That sounds like the exact problem I was describing that most people
encounter.  People new to UEFI don't realize that you have to have a
special partition with a file type of "EFI System" and formatted with
vfat to store boot loaders.  There's even a lot of people that have done
a bunch of installs where they over wrote windows also don't realize
that they have to have that partition either since it already existed on
the drive from factory.  You can also run into problems if you use the
legacy MBR style of drive since UEFI requires GPT in order to boot
properly... and switching from one to the other isn't very obvious. 
That switch ate a day of my life once before I realized what I did wrong.

Like I said it a completely different way to booting and it's takes a
bit to wrap your head around but once you understand it you realize it's
a much better system than the old system of poking a few bytes of code
at the beginning of a drive that will hopefully bootstrap into a boot
loader as long as everything lines up and stays lined up and nothing
overwrites those first few bytes with something else that point to a
different place and your boot loader doesn't get moved around or put too
far into the drive where it can't access it any more.

With UEFI, you just put your boot loader into the EFI partition and
register it with UEFI system and your done.  You don't have to worry
about finding any and all other operating systems loaded in the system
so you can create boot entries for them, so that you can continue to
access those other OSes.  In fact you can have multiple different boot
loaders for the same system loaded in parallel, in case you would like
to load a new one while still keeping your GRUB system intact.

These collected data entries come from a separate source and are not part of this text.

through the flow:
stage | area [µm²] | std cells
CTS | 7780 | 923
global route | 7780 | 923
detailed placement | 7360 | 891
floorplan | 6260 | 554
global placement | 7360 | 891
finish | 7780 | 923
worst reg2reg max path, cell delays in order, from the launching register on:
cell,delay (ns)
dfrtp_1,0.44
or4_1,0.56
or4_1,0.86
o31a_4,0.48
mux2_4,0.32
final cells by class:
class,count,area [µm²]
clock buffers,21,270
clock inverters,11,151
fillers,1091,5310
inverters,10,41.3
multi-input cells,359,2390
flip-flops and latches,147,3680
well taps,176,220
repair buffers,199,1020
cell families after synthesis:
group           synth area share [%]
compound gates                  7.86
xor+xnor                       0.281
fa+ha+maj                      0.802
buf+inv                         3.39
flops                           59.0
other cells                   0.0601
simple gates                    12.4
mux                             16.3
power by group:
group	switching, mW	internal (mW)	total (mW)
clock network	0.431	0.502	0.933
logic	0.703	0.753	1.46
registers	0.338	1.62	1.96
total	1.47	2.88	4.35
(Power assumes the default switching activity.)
===== config.mk =====
export PLATFORM = sky130hd
export DESIGN_NAME = alu_arbiter
export DESIGN_NICKNAME = d
export VERILOG_FILES = /design/src/rtl/alu_arbiter.sv
export SDC_FILE = /design/constraint.sdc
export NUM_CORES = 1
export LEC_CHECK = 0
export CAP_MARGIN = 40
export CORE_MARGIN = 2
export CORE_UTILIZATION = 44
export CTS_BUF_LIST = sky130_fd_sc_hd__clkbuf_4 sky130_fd_sc_hd__clkbuf_8
export CTS_CLUSTER_SIZE = 8
export DETAILED_ROUTE_END_ITERATION = 8
export PLACE_DENSITY = 0.87
export SYNTH_ARGS = -nofsm -noshare
export SYNTH_HDL_FRONTEND = slang
export SYNTH_SLANG_ARGS = --single-unit

===== constraint.sdc =====
create_clock -name clk -period 3.9 [get_ports clk]
set_input_delay 1.17 -clock clk [delete_from_list [all_inputs] [get_ports clk]]
set_output_delay 1.17 -clock clk [all_outputs]
set_load 0.01 [all_outputs]

===== src/rtl/alu_arbiter.sv =====
// rtl/alu_arbiter.sv - two-requester round-robin arbiter and sequencer for the shared 8-bit ALU
module alu_arbiter #(
    parameter int NREQ  = 2,
    parameter int CNT_W = 8
) (
    input  logic             clk,
    input  logic             rst_n,
    input  logic             req0_valid,
    input  logic             req1_valid,
    output logic             req0_ready,
    output logic             req1_ready,
    input  logic [3:0]       req0_op,
    input  logic [3:0]       req1_op,
    input  logic [7:0]       req0_a,
    input  logic [7:0]       req0_b,
    input  logic [7:0]       req1_a,
    input  logic [7:0]       req1_b,
    output logic             rsp0_valid,
    output logic             rsp1_valid,
    input  logic             rsp0_ready,
    input  logic             rsp1_ready,
    output logic [7:0]       rsp_result,
    output logic [3:0]       rsp_nzvc,
    output logic             rsp_err,
    output logic [7:0]       alu_a,
    output logic [7:0]       alu_b,
    output logic [3:0]       alu_sel,
    input  logic [7:0]       alu_result,
    input  logic [3:0]       alu_nzvc,
    output logic             busy,
    output logic [CNT_W-1:0] op_count
);

    typedef enum logic [1:0] {
        IDLE = 2'd0,
        EXEC = 2'd1,
        RESP = 2'd2
    } state_t;

    state_t          state;
    state_t          state_nxt;
    logic [NREQ-1:0] valid_vec;
    logic            last;
    logic            owner;
    logic            bad_op;
    logic            grant;
    logic            accept;
    logic            rsp_hs;
    logic            div_zero;
    logic            illegal_in;
    logic [3:0]      sel_in;
    logic [7:0]      a_in;
    logic [7:0]      b_in;

    assign valid_vec = {req1_valid, req0_valid};

    // Contention goes to whoever did not win last; a lone requester always wins.
    always_comb begin
        grant      = valid_vec[1] & (~valid_vec[0] | ~last);
        sel_in     = grant ? req1_op : req0_op;
        a_in       = grant ? req1_a : req0_a;
        b_in       = grant ? req1_b : req0_b;
        illegal_in = (sel_in >= 4'd10);
        div_zero   = ((alu_sel == 4'd3) || (alu_sel == 4'd4)) && (alu_b == 8'h00);
    end

    always_comb begin
        state_nxt  = state;
        accept     = 1'b0;
        rsp_hs     = 1'b0;
        req0_ready = 1'b0;
        req1_ready = 1'b0;
        rsp0_valid = 1'b0;
        rsp1_valid = 1'b0;
        busy       = (state != IDLE);
        case (state)
            IDLE: begin
                accept     = |valid_vec;
                req0_ready = accept & ~grant;
                req1_ready = accept & grant;
                if (accept) begin
                    state_nxt = EXEC;
                end
            end
            EXEC: begin
                state_nxt = RESP;
            end
            RESP: begin
                rsp0_valid = ~owner;
                rsp1_valid = owner;
                rsp_hs     = owner ? rsp1_ready : rsp0_ready;
                if (rsp_hs) begin
                    state_nxt = IDLE;
                end
            end
            default: begin
                state_nxt = IDLE;
            end
        endcase
    end

    always_ff @(posedge clk) begin
        if (!rst_n) begin
            state      <= IDLE;
            last       <= 1'b1;
            owner      <= 1'b0;
            bad_op     <= 1'b0;
            alu_a      <= 8'h00;
            alu_b      <= 8'h00;
            alu_sel    <= 4'h0;
            rsp_result <= 8'h00;
            rsp_nzvc   <= 4'h0;
            rsp_err    <= 1'b0;
            op_count   <= '0;
        end else begin
            state <= state_nxt;
            if (accept) begin
                owner <= grant;
                last  <= grant;
                // Illegal opcodes run a harmless 0+0 so the ALU never sees undefined selects.
                if (illegal_in) begin
                    alu_sel <= 4'h0;
                    alu_a   <= 8'h00;
                    alu_b   <= 8'h00;
                    bad_op  <= 1'b1;
                end else begin
                    alu_sel <= sel_in;
                    alu_a   <= a_in;
                    alu_b   <= b_in;
                end
            end
            if (state == EXEC) begin
                rsp_err <= bad_op | div_zero;
                if (bad_op) begin
                    rsp_result <= 8'h00;
                    rsp_nzvc   <= 4'h0;
                end else begin
                    rsp_result <= alu_result;
                    rsp_nzvc   <= alu_nzvc;
                end
            end
            if (rsp_hs) begin
                op_count <= op_count + CNT_W'(1);
                bad_op   <= 1'b0;
            end
        end
    end

endmodule


* Word level (Yosys, flattened, before mapping) *
Cells that the tools add are included.

cells by class
  mux-type cells = 18
  reduce and logical (&&, ||, !) cells = 9
  $add $sub $neg = 1
  bitwise logic cells = 10
  equality and inequality tests = 6
  order comparisons = 1

operators with widths
  cell                                                                   number
  8-bit two-way mux                                                      5
  4-bit two-way mux                                                      3
  8-bit by 1-bit adder with 8-bit output, second input constant          1
  8-bit logical NOT                                                      1
  1-bit two-way mux                                                      7
  2-bit one-hot mux with 3 select lines                                  1
  1-bit NOT                                                              5
  4-bit by 2-bit equality test with 1-bit output, second input constant  1
  4-bit by 3-bit equality test with 1-bit output, second input constant  1
  4-bit >= comparator, second input constant                             1
  2-bit two-way mux                                                      2
  2-bit != test, second input constant                                   2
  2-bit AND reduction                                                    2
  2-bit OR reduction                                                     2
  1-bit bitwise AND                                                      3
  2-bit by 1-bit equality test with 1-bit output, second input constant  1
  2-bit equality test, second input constant                             1
  2-bit logical NOT                                                      1
  1-bit bitwise OR                                                       2
  2-bit nonzero test                                                     1
  1-bit logical AND                                                      1
  1-bit logical OR                                                       1

word-level totals
  register bits after elaboration = 46
  output and inout port bits = 46
  logic and storage cells = 56
  input port bits = 58

* Logic depth before layout (Yosys ltp) *
  depth in word-level cells = 6
  mapped depth = 6
  depth with buffers taken out = 4

* Worst setup path after synthesis *
OpenSTA, ideal clock, no wires.

  path kind = in2out
  from = input port req1_valid
  to = output port req0_ready
  required time = 2730 ps
  path buffers = 1
  cell stages on the path = 3
  data arrival time = 2006 ps
  path slack = 724 ps
  path through = a21boi_4 > buf_1 > nor2_1

between the ends
  longest elaborated chain between the ends = 4
  elaborated cells on any way between the ends = 5
  those cells by class = mux: 1; bitwise: 3; reduce/logical: 1

ends and longest elaborated chain
  item                 line  source
  from (decl)          9     input logic req1_valid,
  1-bit bitwise AND    59    grant = valid_vec[1] & (~valid_vec[0] | ~last);
  1-bit NOT            79    req0_ready = accept & ~grant;
  1-bit bitwise AND *  79
  1-bit two-way mux *  76    case (state)
  to (decl)            10    output logic req0_ready,

Mark *: on every way between the ends. The rest lies on a longest branch, timed or not.

* Final worst setup path *
  from = input port req1_valid
  to = output port req1_ready

between the ends
  longest elaborated chain between the ends = 3
  elaborated cells on any way between the ends = 4
  those cells by class = mux: 1; bitwise: 2; reduce/logical: 1

ends and longest elaborated chain
  item                                                            line    source
  2-bit OR reduction / 1-bit bitwise AND (equally long branches)  78, 59
  1-bit bitwise AND *                                             80      req1_ready = accept & grant;
  1-bit two-way mux *                                             76
  to (decl)                                                       11      output logic req1_ready,

Marked as above.

==> impl_metrics.toml <==
[sta]
period_needed_ns = 3.78
relSlewSlack_pct = 47.2
clock.fmax_ghz = 0.265
period_share_pct = 96.9
tightest_slew_ns = 0.791
rsz0062_at_grt = "no"
hold_viol_final = 0
setup_violations = 0
fin_setup_tns_ns = 0
slew_violations = 0
skew_ns = 0.00448

[global_route]
grt_antenna_before_repair = 0
grt_remaining_overflow = 0
grt_pass1_wl_mm = 8.84
grt_max_degree = 25
grt_pass1_vias = 1921
grt_use_total_pct = 21.6

[drt]
detail_route.wl_per_cell_um = 15.0
ant_nets = 0
via_count = 1936
dr.first_iter.drc_count = 116
drcViolationCount = 0
first_pass_iters = 4
wirelength_mm = 5.54
viasPerCell = 5.23

[clock_tree]
cts_tree = "yes"
post_cts_buffers = 0
clk_latency_ns = 0.30
cts_made_buffers = 5
clockBufferDepth = 2
cts.clk_slew.worst_paths_ns = 0.08
clock_sinks = 46
htree_levels = 2
cts_root_buffer = "clkbuf_8"
cts-resized-gates = 0
cts_hold_buf = 0

[layout]
area_growth_pct = 58.5
drive_gt1_share_pct = 7.86
nets = 377
diodes = 0

[die]
dieWidth_um = 72.4
fp-row-count = 24
initial_core_util_pct = 46.6
ios = 104
core_um2 = 4410
die-area_um2 = 5240
die_h_um = 72.4

[critical_path]
worst-path-max-fanout = 4
start_kind = "input pin"
arrival_ns = 2.61
critical_path_class = "input pin to output port"
r2r_cells = 5
reg2reg_setup_slack_ns = 1.79
r2r_start = "last"
crit_required_ns = 2.73
r2r_end = "alu_b[4]"
crit_path_end_kind = "output port"

[place]
gp_congestion = 0.751
dp_hpwl_mm = 4.28
io_buffer_count = 103

[power]
power.density_nw_per_um2 = 359
irDropWorstVdd_mv = 0.246
p_leak_nw = 1.17
power_mw = 1.17

[synthesis]
ys_warn_count = 0
synth_fp_nets = 273
synth_fa_ha_area_share_pct = 0.608
yosysSeqAreaShare_pct = 44.8
synth_edf_count = 0
synth_compound_area_share_pct = 20.7
synth_area_per_cell_um2 = 9.61
synth_top_family_by_area = "compound AO/OA/AOI/OAI gates"
syn-cell-area_um2 = 2060
ys.flop_type = "dfxtp_1"
synthXorXnorAreaFrac_pct = 1.70
synth_cell_types = 34
synthMuxAreaShare_pct = 9.79
ys_seq_elements = 46
postSynth.asyncResetShare_pct = 0
synth_cells = 214
synth_simple_gate_area_share_pct = 19.2

[hold_path]
hold_class = "register to register"
hold_start = "rsp_result[0]"
min_to = "rsp_result[0]"
holdPathStages = 2

[flow_run]
maxCapViolCount = 0

[run_status]
status = "finished clean"
[worst max-delay path: stages]
cell and delay (ns):
clkdlybuf4s50_1 0.52, a21boi_4 0.21, and2_1 0.17, clkdlybuf4s50_1 0.54
[per-layer routing]
| metal | track usage (%) | vias to the layer above | wire (um) |
|---|---|---|---|
| met5 | 0 | - | 0 |
| met4 | 8.23 | 0 | 129 |
| met3 | 5.00 | 11 | 266 |
| met2 | 40.2 | 50 | 2900 |
| met1 | 23.6 | 891 | 2250 |
| li1 | - | 984 | - |
[worst max-delay path by stage]
stage | start | to | cells after the start
2_1_floorplan | req1_valid | req0_ready | 3
3_3_place_gp | req1_valid | req1_ready | 4
3_5_place_dp | req1_valid | req1_ready | 4
4_1_cts | req1_valid | req1_ready | 4
5_1_grt | req1_valid | req1_ready | 4
6_report | req1_valid | req1_ready | 4
[where the power goes]
| part | total [mW] | switching, mW | internal [mW] |
|---|---|---|---|
| sequential | 0.532 | 0.0296 | 0.503 |
| clock | 0.355 | 0.151 | 0.205 |
| combinational | 0.281 | 0.119 | 0.163 |
| total | 1.17 | 0.299 | 0.871 |
[metrics by stage]
| stage | setup WS [ns] | std cells | utilization, % | instance area, um^2 | hold WS (ns) |
|---|---|---|---|---|---|
| global route | 0.0724 | 370 | 73.8 | 3260 | 0.469 |
| CTS | 0.115 | 370 | 73.8 | 3260 | 0.455 |
| detailed placement | 0.123 | 363 | 71.3 | 3150 | 0.444 |
| global placement | 0.145 | 361 | 70.8 | 3120 | 0.437 |
| finish | 0.122 | 370 | 73.8 | 3260 | 0.452 |
| floorplan | 0.724 | 214 | - | 2060 | 0.476 |
[kinds of logic (layout without fill, tap and decap cells)]
logic type | Yosys count | count (layout)
AOI/OAI and AO/OA | 53 | 53
buffers and inverters | 15 | 119
and+or+nand+nor | 75 | 75
DFF | 46 | 46
muxes | 20 | 20
xor gates and xnor gates | 4 | 4
adders and majority gates | 1 | 1
[area by class of cell]
| cell class | instances | area (um^2) |
|---|---|---|
| clock inverter | 1 | 30.0 |
| tap | 52 | 65.1 |
| clock buffer | 6 | 82.6 |
| multi-input combinational | 153 | 1070 |
| timing repair buffer | 108 | 1080 |
| inverter | 4 | 15.0 |
| fill | 335 | 1150 |
| sequential | 46 | 921 |
[registers in the layout (all words and copies together) (netlist names)]
register    cells
rsp_nzvc        4
alu_sel         4
alu_b           8
rsp_err         1
op_count        8
rsp_result      8
last            1
owner           1
state           2
bad_op          1
alu_a           8
[synth_stat cells (2+ instances only)]
master | count | area (um^2)
o2bb2ai_2 | 10 | 150
buf_2 | 2 | 10.0
and2_1 | 3 | 18.8
nor3_1 | 6 | 30.0
nor2b_1 | 2 | 12.5
nand2b_1 | 3 | 18.8
o21ai_1 | 8 | 40.0
nand2_1 | 17 | 63.8
clkbuf_1 | 6 | 22.5
inv_1 | 4 | 15.0
xnor2_1 | 2 | 17.5
mux2i_1 | 19 | 190
o311a_1 | 2 | 20.0
nand4_1 | 4 | 25.0
nor2_1 | 17 | 63.8
xor2_1 | 2 | 17.5
or3_1 | 4 | 25.0
o2bb2ai_1 | 7 | 61.3
buf_1 | 2 | 7.51
nand3b_1 | 14 | 105
a21oi_1 | 21 | 105
dfxtp_1 | 46 | 921
nand3_1 | 2 | 10.0
[placed cells by master, fill, tap and decap left out, types with 2 or more instances in the layout]
| cell | instances |
|---|---|
| o2bb2ai_1 | 7 |
| inv_1 | 4 |
| buf_4 | 4 |
| and2_1 | 3 |
| o21ai_1 | 8 |
| nor3_1 | 6 |
| clkbuf_8 | 6 |
| mux2i_1 | 19 |
| xor2_1 | 2 |
| o311a_1 | 2 |
| nand3b_1 | 14 |
| o2bb2ai_2 | 10 |
| nor2b_1 | 2 |
| nand2_1 | 17 |
| nor2_1 | 17 |
| nand2b_1 | 3 |
| dfxtp_1 | 46 |
| xnor2_1 | 2 |
| or3_1 | 4 |
| nand3_1 | 2 |
| a21oi_1 | 21 |
| clkdlybuf4s50_1 | 103 |
| nand4_1 | 4 |
(Power assumes the default switching activity.)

Now if UEFI accessible for visually impaired persons and BIOS was,
that's something that needs to be fixed.  I was under the impression
that neither of them had any accessibility features, but from what I've
seen of UEFI if either of them had accessibility features I would have
thought that UEFI would be the one since there is usually a command line
mode that UEFI can be put into with the gui simply being a wrapper for it.

Brian Cluff

On 05/05/2018 09:51 PM, Eric Oyen wrote:
> that's weird. I must have a broken implementation here then. the machine I tried to replace a HDD on was a windows laptop with a completely blank disk (not even a filesystem) and the machine wouldn't even allow me to install an OS there from Windows, Linux or even one of the BSD's. It took someone here telling me that the UEFI screen showed the following error: no EFI partition present.